Abstract Feußner

From the oceans to the fields - Producing wax esters in plants

Prof. Dr. Ivo Feußner

Industrial chemicals derive currently mainly from fossil oil-based raw materials. The availability of fossil oil however is declining. Plant oils provide functionally equivalent and renewable alternatives for these raw materials. Replacement of fossil oil used in the chemical industry with renewable plant oils and ensuring that growing demand for food oils is also met, will require a trebling of global plant oil production. This will rely on application of plant biotechnology to (i) tailor plant oils to have high purity of a single molecule, (ii) introduce unusual molecules that have specialty end-use functionalities and (iii) increase plant oil production not only by increasing oil content in seeds of current oil crops, but more importantly conversion of other high biomass crops into oil accumulating crops. Wax esters are normally minor constituents of plant oils exhibiting desirable properties for lubrication. Natural sources have traditionally been whales. Additionally some plants, bacteria and insects produce wax esters. Currently there is no biological source available for long chain length monounsaturated wax esters which are most suited for industrial applications.

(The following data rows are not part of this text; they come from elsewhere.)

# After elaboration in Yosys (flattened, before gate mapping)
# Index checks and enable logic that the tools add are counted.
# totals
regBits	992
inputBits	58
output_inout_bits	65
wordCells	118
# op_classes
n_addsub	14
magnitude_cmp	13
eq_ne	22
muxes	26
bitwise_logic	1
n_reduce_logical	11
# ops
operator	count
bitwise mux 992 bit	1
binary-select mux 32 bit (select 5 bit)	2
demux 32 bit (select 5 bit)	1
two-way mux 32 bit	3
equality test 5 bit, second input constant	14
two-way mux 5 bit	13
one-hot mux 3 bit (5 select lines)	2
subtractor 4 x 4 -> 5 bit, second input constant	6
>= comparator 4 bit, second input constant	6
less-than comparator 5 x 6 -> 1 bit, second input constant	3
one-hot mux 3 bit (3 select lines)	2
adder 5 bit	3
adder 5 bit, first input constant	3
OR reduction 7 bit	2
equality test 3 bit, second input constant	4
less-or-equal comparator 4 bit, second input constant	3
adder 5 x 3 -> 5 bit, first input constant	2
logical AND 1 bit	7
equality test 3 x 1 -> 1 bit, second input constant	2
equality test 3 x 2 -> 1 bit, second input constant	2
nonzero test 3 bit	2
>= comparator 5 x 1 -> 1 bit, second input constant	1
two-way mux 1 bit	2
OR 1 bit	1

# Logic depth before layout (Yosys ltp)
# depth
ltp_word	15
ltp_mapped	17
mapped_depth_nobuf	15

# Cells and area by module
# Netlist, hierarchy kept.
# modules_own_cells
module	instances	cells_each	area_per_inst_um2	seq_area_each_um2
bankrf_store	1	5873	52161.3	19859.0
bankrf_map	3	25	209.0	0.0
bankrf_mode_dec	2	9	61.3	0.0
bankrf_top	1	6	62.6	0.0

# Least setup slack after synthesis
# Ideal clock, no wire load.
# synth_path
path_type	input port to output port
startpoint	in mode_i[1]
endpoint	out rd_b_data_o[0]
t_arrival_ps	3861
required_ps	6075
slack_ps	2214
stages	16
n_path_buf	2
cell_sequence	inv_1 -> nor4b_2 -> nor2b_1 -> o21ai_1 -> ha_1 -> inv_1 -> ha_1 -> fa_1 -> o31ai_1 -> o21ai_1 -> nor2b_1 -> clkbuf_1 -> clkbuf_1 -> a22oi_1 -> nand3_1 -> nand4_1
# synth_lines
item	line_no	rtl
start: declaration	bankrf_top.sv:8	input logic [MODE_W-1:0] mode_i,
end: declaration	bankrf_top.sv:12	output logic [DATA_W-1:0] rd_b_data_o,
--- src/rtl/pano_pkg.sv ---
package pano_pkg;
    localparam int BASE_W  = 12;
    localparam int FRAC_W  = 3;
    localparam int STEP_W  = BASE_W + FRAC_W + 1;   // one guard bit
    localparam int INC_W   = 9;
    localparam int POS_W   = 12;
    localparam int NSEG    = 5;
    localparam int NBND    = NSEG - 1;
    localparam int SEG_W   = $clog2(NSEG + 1);
    localparam int PH_W    = BASE_W + FRAC_W;
    localparam int ADV_W   = 2;
    localparam int STEP_MIN = 1024 << FRAC_W;
    localparam int STEP_MAX = (1 << PH_W) - 1;

    typedef enum logic [1:0] {
        S_IDLE = 2'd0,
        S_RUN  = 2'd1,
        S_HOLD = 2'd2
    } pano_state_e;
endpackage

--- src/rtl/pano_seg_locator.sv ---
module pano_seg_locator
    import pano_pkg::*;
#(
    parameter int N_B  = NBND,
    parameter int PW   = POS_W,
    parameter int SW   = SEG_W
) (
    input  logic [PW:0]       pos,
    input  logic [N_B*PW-1:0] bounds,
    output logic [SW-1:0]     seg
);
    logic [N_B-1:0] passed;

    for (genvar k = 0; k < N_B; k++) begin : g_cmp
        assign passed[k] = ({1'b0, bounds[k*PW +: PW]} <= pos);
    end

    always_comb begin
        seg = '0;
        for (int k = 0; k < N_B; k++) begin
            seg = seg + SW'(passed[k]);
        end
    end
endmodule

--- src/rtl/pano_step_sat.sv ---
module pano_step_sat
    import pano_pkg::*;
#(
    parameter int SW = STEP_W,
    parameter int IW = INC_W
) (
    input  logic [SW-1:0] step_in,
    input  logic [IW-1:0] inc,
    output logic [SW-1:0] step_sat
);
    localparam int XW = SW + 2;
    logic signed [XW-1:0] sum;

    always_comb begin
        sum = $signed({2'b00, step_in}) + $signed({{(XW-IW){inc[IW-1]}}, inc});
        if (sum < XW'(STEP_MIN))
            step_sat = SW'(STEP_MIN);
        else if (sum > XW'(STEP_MAX))
            step_sat = SW'(STEP_MAX);
        else
            step_sat = sum[SW-1:0];
    end
endmodule

--- src/rtl/pano_phase_acc.sv ---
module pano_phase_acc
    import pano_pkg::*;
#(
    parameter int PW = PH_W,
    parameter int AW = ADV_W
) (
    input  logic [PW-1:0] phase_in,
    input  logic [PW-1:0] step,
    output logic [AW-1:0] adv,
    output logic [PW-1:0] phase_out
);
    logic [PW+AW-1:0] total;

    always_comb begin
        total     = {{AW{1'b0}}, phase_in} + {{(AW-1){1'b0}}, step, 1'b0};
        adv       = total[PW +: AW];
        phase_out = total[PW-1:0];
    end
endmodule

--- src/rtl/pano_step_gen.sv ---
module pano_step_gen
    import pano_pkg::*;
#(
    parameter int BW   = BASE_W,
    parameter int PW   = POS_W,
    parameter int IW   = INC_W,
    parameter int NS   = NSEG
) (
    input  logic                  clk,
    input  logic                  rst_n,
    input  logic                  line_start,
    input  logic                  dp_en,
    input  logic                  pano_en,
    input  logic [BW-1:0]         base_step,
    input  logic [(NS-1)*PW-1:0]  seg_bounds,
    input  logic [PW-1:0]         line_len,
    input  logic [NS*IW-1:0]      seg_incs,
    output logic [STEP_W-1:0]     step_out,
    output logic [SEG_W-1:0]      seg_idx,
    output logic [ADV_W-1:0]      src_adv,
    output logic [PH_W-1:0]       phase_frac
);
    localparam int NB = NS - 1;

    pano_state_e state_q, state_d;

    logic [PW-1:0]     cnt_q;
    logic [PW-1:0]     cnt_inc;
    logic [PW:0]       pos_sel;
    logic [SEG_W-1:0]  seg_found;
    logic [IW-1:0]     inc_cur;
    logic [STEP_W-1:0] step_next;
    logic [STEP_W-1:0] base_q123;
    logic [ADV_W-1:0]  adv_next;
    logic [PH_W-1:0]   phase_next;
    logic              reach_end;
    logic              empty_line;

    assign cnt_inc    = cnt_q + 1'b1;
    assign pos_sel    = line_start ? '0 : {cnt_inc, 1'b0};
    assign reach_end  = ({cnt_inc, 1'b0} >= {1'b0, line_len});
    assign empty_line = (line_len == '0);
    assign inc_cur    = seg_incs[seg_idx*IW +: IW];
    assign base_q123  = (base_step < BW'(1024))
                      ? STEP_W'(STEP_MIN)
                      : {1'b0, base_step, {FRAC_W{1'b0}}};

    pano_seg_locator #(.N_B(NB), .PW(PW), .SW(SEG_W)) u_loc (
        .pos    (pos_sel),
        .bounds (seg_bounds),
        .seg    (seg_found)
    );

    pano_step_sat #(.SW(STEP_W), .IW(IW)) u_sat (
        .step_in  (step_out),
        .inc      (inc_cur),
        .step_sat (step_next)
    );

    pano_phase_acc #(.PW(PH_W), .AW(ADV_W)) u_ph (
        .phase_in  (phase_frac),
        .step      (step_out[PH_W-1:0]),
        .adv       (adv_next),
        .phase_out (phase_next)
    );

    // next-state logic
    always_comb begin
        state_d = state_q;
        if (line_start) begin
            state_d = empty_line ? S_HOLD : S_RUN;          // START / START_EMPTY
        end else begin
            unique case (state_q)
                S_IDLE: state_d = S_IDLE;
                S_RUN:  if (dp_en && reach_end) state_d = S_HOLD; // LINE_END
                S_HOLD: state_d = S_HOLD;
                default: state_d = S_IDLE;
            endcase
        end
    end

    // state register
    always_ff @(posedge clk or negedge rst_n) begin
        if (!rst_n) state_q <= S_IDLE;
        else        state_q <= state_d;
    end

    // outputs and datapath
    always_ff @(posedge clk or negedge rst_n) begin
        if (!rst_n) begin
            cnt_q      <= '0;
            step_out   <= '0;
            seg_idx    <= '0;
            src_adv    <= '0;
            phase_frac <= '0;
        end else if (line_start) begin
            cnt_q      <= '0;
            step_out   <= base_q123;
            seg_idx    <= seg_found;
            src_adv    <= '0;
            phase_frac <= '0;
        end else if (dp_en) begin
            unique case (state_q)
                S_RUN: begin
                    cnt_q      <= cnt_inc;
                    seg_idx    <= seg_found;
                    src_adv    <= adv_next;
                    phase_frac <= phase_next;
                    if (pano_en) step_out <= step_next;
                end
                S_HOLD:  src_adv <= '0;
                S_IDLE:  ;
                default: ;
            endcase
        end
    end
endmodule

--- config.mk ---
export PLATFORM = sky130hd
export DESIGN_NAME = pano_step_gen
export DESIGN_NICKNAME = d
export VERILOG_FILES = /design/src/rtl/pano_pkg.sv /design/src/rtl/pano_seg_locator.sv /design/src/rtl/pano_step_sat.sv /design/src/rtl/pano_phase_acc.sv /design/src/rtl/pano_step_gen.sv
export SDC_FILE = /design/constraint.sdc
export NUM_CORES = 1
export LEC_CHECK = 0
export BUFFER_PORTS_ARGS = -buffer_cell sky130_fd_sc_hd__buf_2
export CORE_MARGIN = 2
export CORE_UTILIZATION = 54
export CTS_CLUSTER_SIZE = 14
export DETAILED_ROUTE_END_ITERATION = 10
export PLACE_DENSITY = 0.93
export SLEW_MARGIN = 20
export SYNTH_ARGS = -nofsm -noshare
export SYNTH_HDL_FRONTEND = slang
export SYNTH_SLANG_ARGS = --single-unit
--- constraint.sdc ---
create_clock -name clk -period 4.95 [get_ports clk]
set_input_delay 0.495 -clock clk [delete_from_list [all_inputs] [get_ports clk]]
set_output_delay 0.495 -clock clk [all_outputs]
set_load 0.02 [all_outputs]
* Word-level counts from Yosys, hierarchy flattened
Index checks and enable logic that the tools add are counted.
** Word-level totals
- Register bits after elaboration :: 50
- Output and inout bits :: 36
** Cells by class
- Add/subtract/negate cells :: 6
- Multipliers :: 1
- Magnitude comparators :: 8
- Equal/unequal tests :: 3
- Shifts and indexed selects :: 1
- Multiplexer cells :: 24
- Reductions and logical operators :: 9
** Operator list (number)
- two-way mux 16 bit :: 6
- two-way mux 15 bit :: 4
- less-or-equal comparator 12 x 13 -> 1 bit :: 4
- variable part select 45 x 8 -> 9 bit :: 1
- two-way mux 12 bit :: 3
- adder 17 x 9 -> 18 bit :: 1
- > comparator 18 x 16 -> 1 bit, second input constant :: 1
- less-than comparator 18 x 15 -> 1 bit, second input constant :: 1
- adder 15 x 16 -> 17 bit :: 1
- greater-or-equal comparator 13 x 12 -> 1 bit :: 1
- two-way mux 13 bit :: 1
- adder 12 x 1 -> 12 bit, second input constant :: 1
- logical NOT 12 bit :: 1
- less-than comparator 12 x 11 -> 1 bit, second input constant :: 1
- two-way mux 2 bit :: 5
- two-way mux 3 bit :: 3
- one-hot mux 2 bit (2 select lines) :: 2
- multiplier 3 x 4 -> 7 bit, second input constant :: 1
- adder 3 x 1 -> 3 bit :: 2
- nonzero test 2 bit :: 3
- AND reduction 2 bit :: 2
- inequality test 3 bit, second input constant :: 1
- AND reduction 3 bit :: 1
- nonzero test 3 bit :: 1
- other kinds (4) :: 4

* Depth between registers and ports, before layout
Gate-level depths: netlist of run 1.
- Word-level depth :: 10
- Depth in mapped cells :: 17

* Cells and area by module
From an unflattened synthesis of run 1, not the netlist that was laid out.
** Second synthesis, totals
- Cells, all modules :: 769
- Area total of the unflattened synthesis :: 6278.5 sq um
** Modules (own cells, without submodules)
- pano_step_gen :: times used 1, cells an instance 377, area each 3133.0 sq um
- pano_seg_locator :: times used 1, cells an instance 142, area each 1217.4 sq um
- pano_step_sat :: times used 1, cells an instance 149, area each 1192.4 sq um
- pano_phase_acc :: times used 1, cells an instance 101, area each 735.7 sq um

* Least setup slack after synthesis of run 1
No wires, ideal clock.
- Path kind :: register to register
- Start :: register seg_idx[0]
- End :: register step_out[10]
- Arrival :: 3.937 ns
- Required time :: 4.825 ns
- Path slack :: 0.887 ns
- Stages on the path, launching flop included :: 15
- Buffers on the path :: 2
- Path through :: dfrtp_1 -> nor2b_1 -> clkbuf_1 -> a21oi_1 -> o22ai_1 -> ha_1 -> a211oi_2 -> o21bai_2 -> o311ai_4 -> a31oi_1 -> or3_4 -> mux2_4 -> o41ai_2 -> buf_6 -> o21ai_2
** On the way
- Word-level cells in the longest chain between the ends :: 10
- Elaborated cells between the ends (all ways) :: 11
- Those cells by class :: 1 x add/sub; 1 x mul; 2 x order compare; 1 x shift; 6 x mux
** Ends and longest elaborated chain
- start: declaration :: line pano_step_gen.sv:19 : output logic [SEG_W-1:0] seg_idx,
- start signal: assignment :: line pano_step_gen.sv:99 : seg_idx <= seg_found;
- start signal: assignment :: line pano_step_gen.sv:106 : seg_idx <= seg_found;
- multiplier 3 x 4 -> 7 bit * :: line pano_step_gen.sv:43 : assign inc_cur = seg_incs[seg_idx*IW +: IW];
- variable part select 45 x 8 -> 9 bit * :: line pano_step_gen.sv:43
- adder 17 x 9 -> 18 bit * :: line pano_step_sat.sv:15 : sum = $signed({2'b00, step_in}) + $signed({{(XW-IW){inc[IW-1]}}, inc});
- > comparator 18 x 16 -> 1 bit :: line pano_step_sat.sv:18 : else if (sum > XW'(STEP_MAX))
- two-way mux 16 bit :: line pano_step_sat.sv:18
- two-way mux 16 bit * :: line pano_step_sat.sv:16 : if (sum < XW'(STEP_MIN))
- two-way mux 16 bit * :: line pano_step_gen.sv:109 : if (pano_en) step_out <= step_next;
- two-way mux 16 bit * :: line pano_step_gen.sv:103 : unique case (state_q)
- two-way mux 16 bit * :: line pano_step_gen.sv:102 : end else if (dp_en) begin
- two-way mux 16 bit * :: line pano_step_gen.sv:96 : end else if (line_start) begin
- end signal: assignment :: line pano_step_gen.sv:98 : step_out <= base_q123;
- end signal: assignment :: line pano_step_gen.sv:109
- end: declaration :: line pano_step_gen.sv:18 : output logic [STEP_W-1:0] step_out,
Mark *: on every way between the ends. The rest lies on a longest branch, timed or not. The select of a mux whose other input is x is not followed.
A chain may end at the register's enable or synchronous reset.

* Worst setup path after layout of run 1
- Start :: register seg_idx[1]
- End :: register step_out[0]
Same word-level chain as after synthesis.

==> results of run 1 <==
## layout make-up
cell class / count / area [um^2]
multi-input combinational: 554 / 4159
sequential: 49 / 1226
tap: 136 / 170.2
fill: 858 / 3580
inverter: 32 / 120.1
clock buffer: 6 / 82.58
clock inverter: 2 / 37.54
timing repair buffer: 166 / 855.8
## final timing paths
kind | end | cells past startpoint
max | step_out[0] | 13
max in group asynchronous | src_adv[1] | 2
min in group clk | step_out[10] | 3
min reg2reg | phase_frac[14] | 2
min | step_out[15] | 2
max reg2reg | step_out[0] | 13
## metrics by stage
stage / hold slack [ns] / setup WS (ns) / instance area [um^2]
after global placement: 0.5291 / 0.7934 / 6524
after detailed placement: 0.5417 / 0.6344 / 6524
after CTS: 0.3152 / 0.6211 / 6644
after global routing: 0.3407 / 0.2766 / 6651
final: 0.2871 / 0.5402 / 6651
after floorplan: 0.1994 / 0.8871 / 5629
## cells in the mapped netlist (11+ instances only)
cell,count
nor2_1,40
xor2_1,20
dfrtp_1,49
clkbuf_1,12
nor3_1,19
mux2i_1,19
a21o_1,15
xnor2_1,23
a21oi_1,50
inv_1,32
o21ai_0,27
o21a_1,31
a22oi_1,11
ha_1,91
nand2_1,62
## routing by layer
layer	GRT usage [%]	share of wire, %	wire length [um]	up-vias
li1	-	-	-	2739
met1	36.84	43	6769	2640
met2	47.62	47	7406	240
met3	3.127	6.7	1052	38
met4	10.34	3.3	513	0
met5	0	0	0	-
## worst max-delay path, stage by stage, from the launching register on
cell	delay, ns
dfrtp_1	0.58
nand2b_1	0.27
o22ai_1	0.58
buf_4	0.27
ha_1	0.30
a211oi_2	0.28
o21bai_2	0.13
o311ai_4	0.29
a31oi_1	0.16
or3_4	0.38
mux2_4	0.29
o41ai_2	0.34
buf_4	0.30
o21ai_0	0.13
## placed cells by master, fill, tap and decap left out, drive strengths merged, types with 10 or more instances in the layout
| cell type | Yosys | final |
|---|---|---|
| buf | 7 | 166 |
| ha | 91 | 91 |
| nand2 | 63 | 63 |
| a21oi | 50 | 50 |
| dfrtp | 49 | 49 |
| nor2 | 41 | 41 |
| o21ai | 38 | 38 |
| inv | 32 | 32 |
| o21a | 31 | 31 |
| xnor2 | 23 | 23 |
| xor2 | 20 | 20 |
| mux2i | 19 | 19 |
| nor3 | 19 | 19 |
| a21o | 16 | 16 |
| a22oi | 11 | 11 |
| nand4 | 10 | 10 |
## state kept, by name, summed over array words and instances (netlist names)
| signal | count |
|---|---|
| phase_frac | 14 |
| state_q | 2 |
| cnt_q | 12 |
| src_adv | 2 |
| seg_idx | 3 |
| step_out | 16 |
## cell families after synthesis
logic type,after synthesis,synth area share (%)
adders and majority gates,94,21.29
muxes,24,4.445
AOI/OAI and AO/OA,205,25.12
and+or+nand+nor,187,16.14
DFF,49,21.78
other,1,0.06662
buffers and inverters,54,4.468
xor gates and xnor gates,43,6.690
## power breakdown
| part | internal, mW | switching [mW] | total [mW] |
|---|---|---|---|
| Clock | 0.164 | 0.142 | 0.307 |
| Combinational | 0.505 | 0.710 | 1.21 |
| Sequential | 0.433 | 0.0512 | 0.485 |
| Total | 1.10 | 0.903 | 2.01 |
==> impl_metrics.ini, run 1 <==
[die]
start_util_pct = 55.02
core_area_um2 = 10230
die_y_um = 106.1
ios = 158
num_rows = 37
die_w_um = 106.1
die-area_um2 = 11260

[sta]
fin_tns_setup_ns = 0
finalCritPeriodShare_pct = 89.09
timing.final.crit_period_ns = 4.410
skew_ns = 0.009474
setup_viol = 0
slew_violations = 0
final_hold_viol_count = 0
tightest_slew_ns = 0.9104
max_freq_ghz = 0.2268
max-slew-margin-rel_pct = 37.74
rsz0062_at_grt = false

[yosys]
synth.top_cells.by_area = dfrtp_1 (22%), ha_1 (20%), a21oi_1 (4.4%), nand2_1 (4.1%), o21a_1 (4.1%)
synth_top_area_share_pct = 21.78
synth_edf_count = 0
synth_fp_nets = 873
yosys.area.top_type = dfrtp_1
ys_seq_elements = 49
syn_inst = 657
async_flop_share_pct = 100.0
yosysSeqAreaShare_pct = 21.78
syn-cell-area_um2 = 5629
synth_top_flop_cell = dfrtp_1
avgSynthCellArea_um2 = 8.568
yosysWarnings = 0
synth_cell_type_count = 70

[clock_tree]
cts_root_buffer = clkbuf_8
postCtsHoldBufs = 0
path_clk_slew_ns = 0.09
clock_latency_ns = 0.31
cts_resized = 0
numCtsBuffers = 5
htree_levels = 2
postCtsSetupRepairBufs = 0
clockBufferDepth = 2
clock_sinks = 49
cts_tree = yes

[run]
maxCapViolCount = 0

[placed_design]
place_inst = 937
io_buffers = 156
gp_congestion = 0.9117
hpwl_mm = 12.49

[setup_path]
end_kind = flop
cp.required_ns = 5.14
r2r_slack_ns = 0.54
worstPathArrival_ns = 4.60
worstSetupStartpointType = flop
crit_path_max_fanout = 13
r2r-start = seg_idx[1]
startpoint = seg_idx[1]
crit_type = flop to flop

[global_route]
grt_use_total_pct = 28.07
antenna_found_initial = 0
overflow = 0
grt_pass1_vias = 5470
grt_max_degree = 50
grt_first_pass_wirelength_mm = 25.90

[power_and_ir_drop]
power.density_nw_per_um2 = 301.6
vdd_drop_max_v = 0.0002612
p_leak_nw = 3.348
power.total_mw = 2.006

[outcome]
status = finished clean

[detailed_routing]
via_per_inst = 5.986
wire_per_inst_um = 16.66
drc_errors = 0
num_vias = 5657
dr.pass1.iters = 5
ant_nets = 0
wirelength_mm = 15.74
initialDrtViolationCount = 352

[min_path]
min_path_type = input port to asynchronous set/reset pin

[layout]
antenna_cells = 0
fin_cells = 945
nNetsFinal = 1024
synthToLayoutAreaGrowth_pct = 18.16
utilization_pct = 65.01
drive_above_1_share_pct = 25.96
Power figures use the tool's default switching activity.
==> inputs of run 2 (changes only) <==
--- a/config.mk
+++ b/config.mk
@@ -5,12 +5,14 @@
 export SDC_FILE = /design/constraint.sdc
 export NUM_CORES = 1
 export LEC_CHECK = 0
-export BUFFER_PORTS_ARGS = -buffer_cell sky130_fd_sc_hd__buf_2
+export BUFFER_PORTS_ARGS = -buffer_cell sky130_fd_sc_hd__buf_4
+export CELL_PAD_IN_SITES_DETAIL_PLACEMENT = 1
+export CELL_PAD_IN_SITES_GLOBAL_PLACEMENT = 1
 export CORE_MARGIN = 2
-export CORE_UTILIZATION = 54
+export CORE_UTILIZATION = 40
 export CTS_CLUSTER_SIZE = 14
 export DETAILED_ROUTE_END_ITERATION = 10
-export PLACE_DENSITY = 0.93
+export PLACE_DENSITY = 0.94
 export SLEW_MARGIN = 20
 export SYNTH_ARGS = -nofsm -noshare
 export SYNTH_HDL_FRONTEND = slang
==> impl_metrics.ini, run 2 (synthesized netlist as in run 1, its figures left out) <==
[layout]
fin_cells = 986
utilization_pct = 51.28
regMostFlops = step_out
multi_input_area_um2 = 4151
final_common_cell = buf_4
drive_above_1_share_pct = 25.31
final_cell_mix = buf_4 (163), ha_1 (91), nand2_1 (62)
reg_top3 = step_out: 16 flops, phase_frac: 14 flops, cnt_q: 12 flops
largest_reg_flops = 16
n_fill_cell = 1676
ff_latch_area_um2 = 1226
antenna_cells = 0
synthToLayoutAreaGrowth_pct = 25.96
nNetsFinal = 1021

[sta]
timing.final.crit_period_ns = 4.603
finalCritPeriodShare_pct = 92.99
final_hold_viol_count = 0
rsz0062_at_grt = false
max_freq_ghz = 0.2172
fin_tns_setup_ns = 0
holdWs_ns = 0.2303
setup_viol = 0
skew_ns = 0.007753
slew_violations = 0
tightest_slew_ns = 1.023
max-slew-margin-rel_pct = 31.80

[power_and_ir_drop]
p_leak_nw = 3.452
switching_share_pct = 45.21
seq_power_share_pct = 23.0
combPwrFrac_pct = 60.8
power.density_nw_per_um2 = 300.4
vdd_drop_max_v = 0.0002015
p_int_mw = 1.167
power.share.clock_pct = 16.2
power.total_mw = 2.130
power_switching_mw = 0.9631

[setup_path]
crit_path_max_fanout = 13
crit_type = flop to flop
worstSetupStartpointType = flop
end_kind = flop
worstPathArrival_ns = 4.77
cp.required_ns = 5.12

[min_path]
min_path_type = input port to asynchronous set/reset pin

[clock_tree]
postCtsHoldBufs = 0
path_clk_slew_ns = 0.07
clock_sinks = 49
cts_resized = 0
htree_levels = 2
clock_latency_ns = 0.29
numCtsBuffers = 5
cts_tree = yes
postCtsSetupRepairBufs = 0
cts_root_buffer = clkbuf_16
clockBufferDepth = 2

[die]
core_area_um2 = 13830
ios = 158
die_w_um = 122.6
die_y_um = 122.6
num_rows = 43
die-area_um2 = 15040
start_util_pct = 40.71

[placed_design]
io_buffers = 156
gp_congestion = 0.8685
place_inst = 978
hpwl_mm = 15.76

[detailed_routing]
num_vias = 5717
via_per_inst = 5.798
drc_errors = 0
ant_nets = 0
dr.pass1.iters = 4
wirelength_mm = 19.36
initialDrtViolationCount = 274
wire_per_inst_um = 19.63

[outcome]
status = finished clean

[global_route]
overflow = 0
grt_max_degree = 50
antenna_found_initial = 0
grt_first_pass_wirelength_mm = 30.41
grt_use_total_pct = 25.73
grt_pass1_vias = 6248

[run]
maxCapViolCount = 0
run 2: stage by stage:
step	area [um^2]	setup WS [ns]
after floorplan	5629	0.8871
after global placement	6939	0.7415
after detailed placement	6947	0.4122
after CTS	7091	0.4001
after global routing	7091	0.03148
final	7091	0.3470
run 2: worst max-delay path, stage by stage (launching register included):
cell	delay (ns)
dfrtp_1	0.59
nor2b_1	0.63
a21oi_1	0.15
o22ai_1	0.16
ha_1	0.23
inv_1	0.07
fa_1	0.41
nand2b_1	0.20
a21oi_1	0.30
o21ai_1	0.18
a21boi_2	0.27
a31o_2	0.21
mux2_4	0.31
o41ai_2	0.35
buf_4	0.30
o21ai_0	0.13
run 2: metal layers:
layer / global-route usage (%) / share of wire (%) / up-vias
li1: - / - / 2721
met1: 27.96 / 39 / 2767
met3: 4.414 / 5.6 / 49
met2: 49.34 / 52 / 180
met5: 0 / 0 / -
met4: 9.626 / 3.0 / 0
run 2: final cells by class:
type                            count  share of cell area [%]
Clock buffer                        6                   1.818
Clock inverter                      2                  0.2118
Inverter                           32                   1.694
Multi-Input combinational cell    554                   58.55
Sequential cell                    49                   17.29
Tap cell                          180                   3.176
Timing Repair Buffer              163                   17.26
run 2: final timing paths:
kind                                      from              to  slack [ns]  cells past startpoint
worst min-delay path                     rst_n  phase_frac[10]        0.23                      1
worst max register to register      seg_idx[2]     step_out[1]        0.35                     15
worst max-delay path                seg_idx[2]     step_out[1]        0.35                     15
min in group clk                  base_step[9]    step_out[12]        0.43                      3
worst min register to register  phase_frac[14]  phase_frac[14]        0.55                      2
max in group asynchronous                rst_n      seg_idx[1]        4.28                      1
run 2: power by group through the flow:
stage                     clock network [mW]  logic, mW  registers (mW)
after floorplan                            0      0.888           0.509
after global placement                     0       1.22           0.496
after detailed placement                   0       1.27           0.496
after CTS                              0.350       1.28           0.489
after global routing                   0.367       1.41           0.494
final                                  0.346       1.29           0.490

Therefore, we are exploring enzymatic activities from bacteria, insects and plants for the desired properties. Suitable enzymes are then analyzed for their suitability and additional requirements enabling the production of wax esters in oil crops. In order to minimize the risk of inadvertent mixing with seeds for food purposes and to prevent genes for industrial oil qualities from crossing into oil crops intended for food, we are not using any food crop in our genetic modifications. We use two oil crops as production platforms, Camelina sativa and Crambe abyssinica for producing wax esters as feed stocks for the chemical industry.